We’ve gotten incredibly good with the programming systems and the languages we know. What if we were that good with logic programming? And had it integrated well? I think we would be doing extraordinarily more stuff in much more of a human-oriented space. It does go in the direction of artificial intelligence. You have to know that at some point we’re going to cross a threshold where computers will be doing a better job thinking about stuff than we do.

I wonder sometimes if we’re unconsciously holding that off. A lot of progress was made, up until 1980, in that area. And the computers are orders of magnitude faster and bigger now. On the latest computer I got, if I run the Smalltalk music synthesis, in Smalltalk, it can compute the radio signal for a radio station. This is hard for somebody who, at one point, could watch simple arithmetic being computed.

So you take that and put it against all sorts of possibilities in logic programming, in rule-based systems, and artificial intelligence, and you have to know there’s lots of progress to be made there. I would like to see the kind of thinking that led to the Lively Kernel—what is a kernel apart from the language and the user interface? What other kernels are there? What if you build a kernel around logic programming and what kinds of things can you do with that? I don’t think that people are playing around with, tinkering with that stuff enough. Because, Lord, the machines we have today—if you have a minor breakthrough there you could do incredible stuff.

Seibel: Smalltalk was originally envisioned as a platform for use in education, right?

Ingalls: It was envisioned as a language for kids—children of all ages—to use Alan’s original phrase. I think one of the things that helped that whole project, and it was a long-term project, was that it wasn’t like we were out to do the world’s best programming environment. We were out to build educational software, so a lot of the charter was more in the space of simplicity and modeling the real world.

Something about having this educational goal made it easy to keep inspiring the lower-level stuff to be as simple as possible. So there were lots of things we did that didn’t run as fast as you might like. The first Smalltalk-72 system was really slow—the second revision on it ran about 20, 25 times faster. But we had it running, by God, and we were able to use it with kids and learned a huge amount before even trying a second version.

We focused a lot on getting some cool graphics to work, bitmapped graphics, music, and putting it together in a fairly simple language. What we learned from that did actually make a seriously good language. So after Smalltalk-72, we did Smalltalk-76, which was essentially Smalltalk-80. And I saw that that could be a serious programming environment for the industry. There was some tension there with Alan because he wanted to not get scattered in that direction.

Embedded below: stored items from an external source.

What follows belongs to an exercise in optimizing a design on an open flow for small area, a short achievable clock period and few clock cycles; a production flow would make more cautious choices.
Where RTL was checked, it was by simulation tests only, not by an equivalence proof against the original.
Power figures rest on the tool's default switching activity, not on a simulated workload.

Design idex_unit, start of the top module:
module idex_unit (
    input  logic                     clk_i,
    input  logic                     rst_n_i,
    input  logic                     req_i,
    input  idex_ctrl_pkg::word_t     inst_i,
    input  idex_ctrl_pkg::word_t     pc_i,
    input  idex_ctrl_pkg::word_t     rs1_data_i,
    input  idex_ctrl_pkg::word_t     rs2_data_i,
    output idex_ctrl_pkg::reg_addr_t rs1_addr_o,
    output idex_ctrl_pkg::reg_addr_t rs2_addr_o,
    output logic                     ack_o,
    output logic                     rd_we_o,
    output idex_ctrl_pkg::reg_addr_t rd_addr_o,
    output idex_ctrl_pkg::word_t     rd_data_o,
    output idex_ctrl_pkg::word_t     pc_next_o,
    output logic                     inst_err_o
);
Size in the first run: ~1900 cells after synthesis, about 210 I/O pins, ~8700 um^2 of cells after synthesis.
==> flow/config.mk <==
export PLATFORM = sky130hd
export DESIGN_NAME = idex_unit
export DESIGN_NICKNAME = idex_unit
export VERILOG_FILES = /design/flow/design.v
export SDC_FILE = /design/flow/constraint.sdc
export NUM_CORES = 4
export LEC_CHECK = 0
export ABC_AREA = 1
export CAP_MARGIN = 20
export CORE_MARGIN = 2
export CORE_UTILIZATION = 40
export SLEW_MARGIN = 20
==> flow/constraint.sdc <==
create_clock -name core_clock -period 6.5 [get_ports {clk_i}]
set_input_delay 1.3000 -clock core_clock [delete_from_list [all_inputs] [get_ports {clk_i}]]
set_output_delay 1.3000 -clock core_clock [all_outputs]
set_load 0.01 [all_outputs]
standard.sh (not shown) runs the stock make flow with config.mk's settings and CLKGATE_MAP_FILE= SYNTH_SCRIPT=/design/flow/synth_recipe.tcl, a recipe that flattens the netlist after the stock synthesis.
==> flow/flow/run.sh <==
#!/bin/bash
# Own layout flow: the standard ORFS flow (standard.sh) with two changes:
#  - synthesis leaves adders to ABC (ADDER_MAP_FILE empty: no full/half
#    adder cells are extracted before technology mapping);
#  - the port buffers are plain buf_1 cells instead of the delay cells that
#    buffer_ports picks by default. Each port still gets its own buffer.
set -euo pipefail
bash standard.sh "ADDER_MAP_FILE=" \
    "BUFFER_PORTS_ARGS=-buffer_cell sky130_fd_sc_hd__buf_1" finish > orfs_make.log 2>&1
Edit:
Settings changed: CORE_UTILIZATION 40 to 30.
Outcome: Worst setup slack is worse by 160 ps; total power fell by 1.7%; maximum frequency came out lower by 2.5%; via count grows by 0.61%; global-route usage fell by 10 points.
No run of this note included a check of the RTL's function; only the layout flow was run.

## JK
idex_unit, a different RTL version from the one above (not shown whole).
Size: about 210 I/O pins, roughly 0.0084 mm2 of cells after synthesis.
// idex_unit
module idex_unit (
    input  logic                     clk_i,
    input  logic                     rst_n_i,
    input  logic                     req_i,
    input  idex_ctrl_pkg::word_t     inst_i,
    input  idex_ctrl_pkg::word_t     pc_i,
    input  idex_ctrl_pkg::word_t     rs1_data_i,
    input  idex_ctrl_pkg::word_t     rs2_data_i,
    output idex_ctrl_pkg::reg_addr_t rs1_addr_o,
    output idex_ctrl_pkg::reg_addr_t rs2_addr_o,
    output logic                     ack_o,
    output logic                     rd_we_o,
    output idex_ctrl_pkg::reg_addr_t rd_addr_o,
    output idex_ctrl_pkg::word_t     rd_data_o,
    output idex_ctrl_pkg::word_t     pc_next_o,
    output logic                     inst_err_o
);
Settings: LEC_CHECK=0, ABC_AREA=1, CAP_MARGIN=20, CORE_MARGIN=2, CORE_UTILIZATION=48, SLEW_MARGIN=20; clock period 6.5 ns.
Scripts as last shown in full above: flow/flow/run.sh
The flow did not stop early for JK: all stages ran, and the layout cleared the timing, DRC and antenna checks.
Testbench counts of JK, summed over its fixed seeds: cycles 6,400.
Edits applied to the flow inputs when going from JK to MS:
- CORE_UTILIZATION now 40, was 48
- SETUP_SLACK_MARGIN now 0.5, previously not set
==> comparison <==
The cell count in MS was higher than what JK gave.
MS: total power higher than JK
Weighted congestion reported at the end of routability-driven placement shrinks slightly when moving from JK to MS.
From JK to MS the numbers moved as follows: hold slack has decreased, critical path depth went up.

It wasn’t too much longer before he left Xerox, and so we pursued those separate paths. But that was because we had discovered some things. For instance, our turnaround time for making changes in the system from the beginning was seconds, and subsecond fairly soon. It was just totally alive. And that’s something which I, and a bunch of the other people, got a passion for. Let’s build a system that’s living like that. That’s what Smalltalk became. So that then became a new goal, which then spun Smalltalk-80 off. Squeak was a return to that, but with the doing-it-in-itself bit added.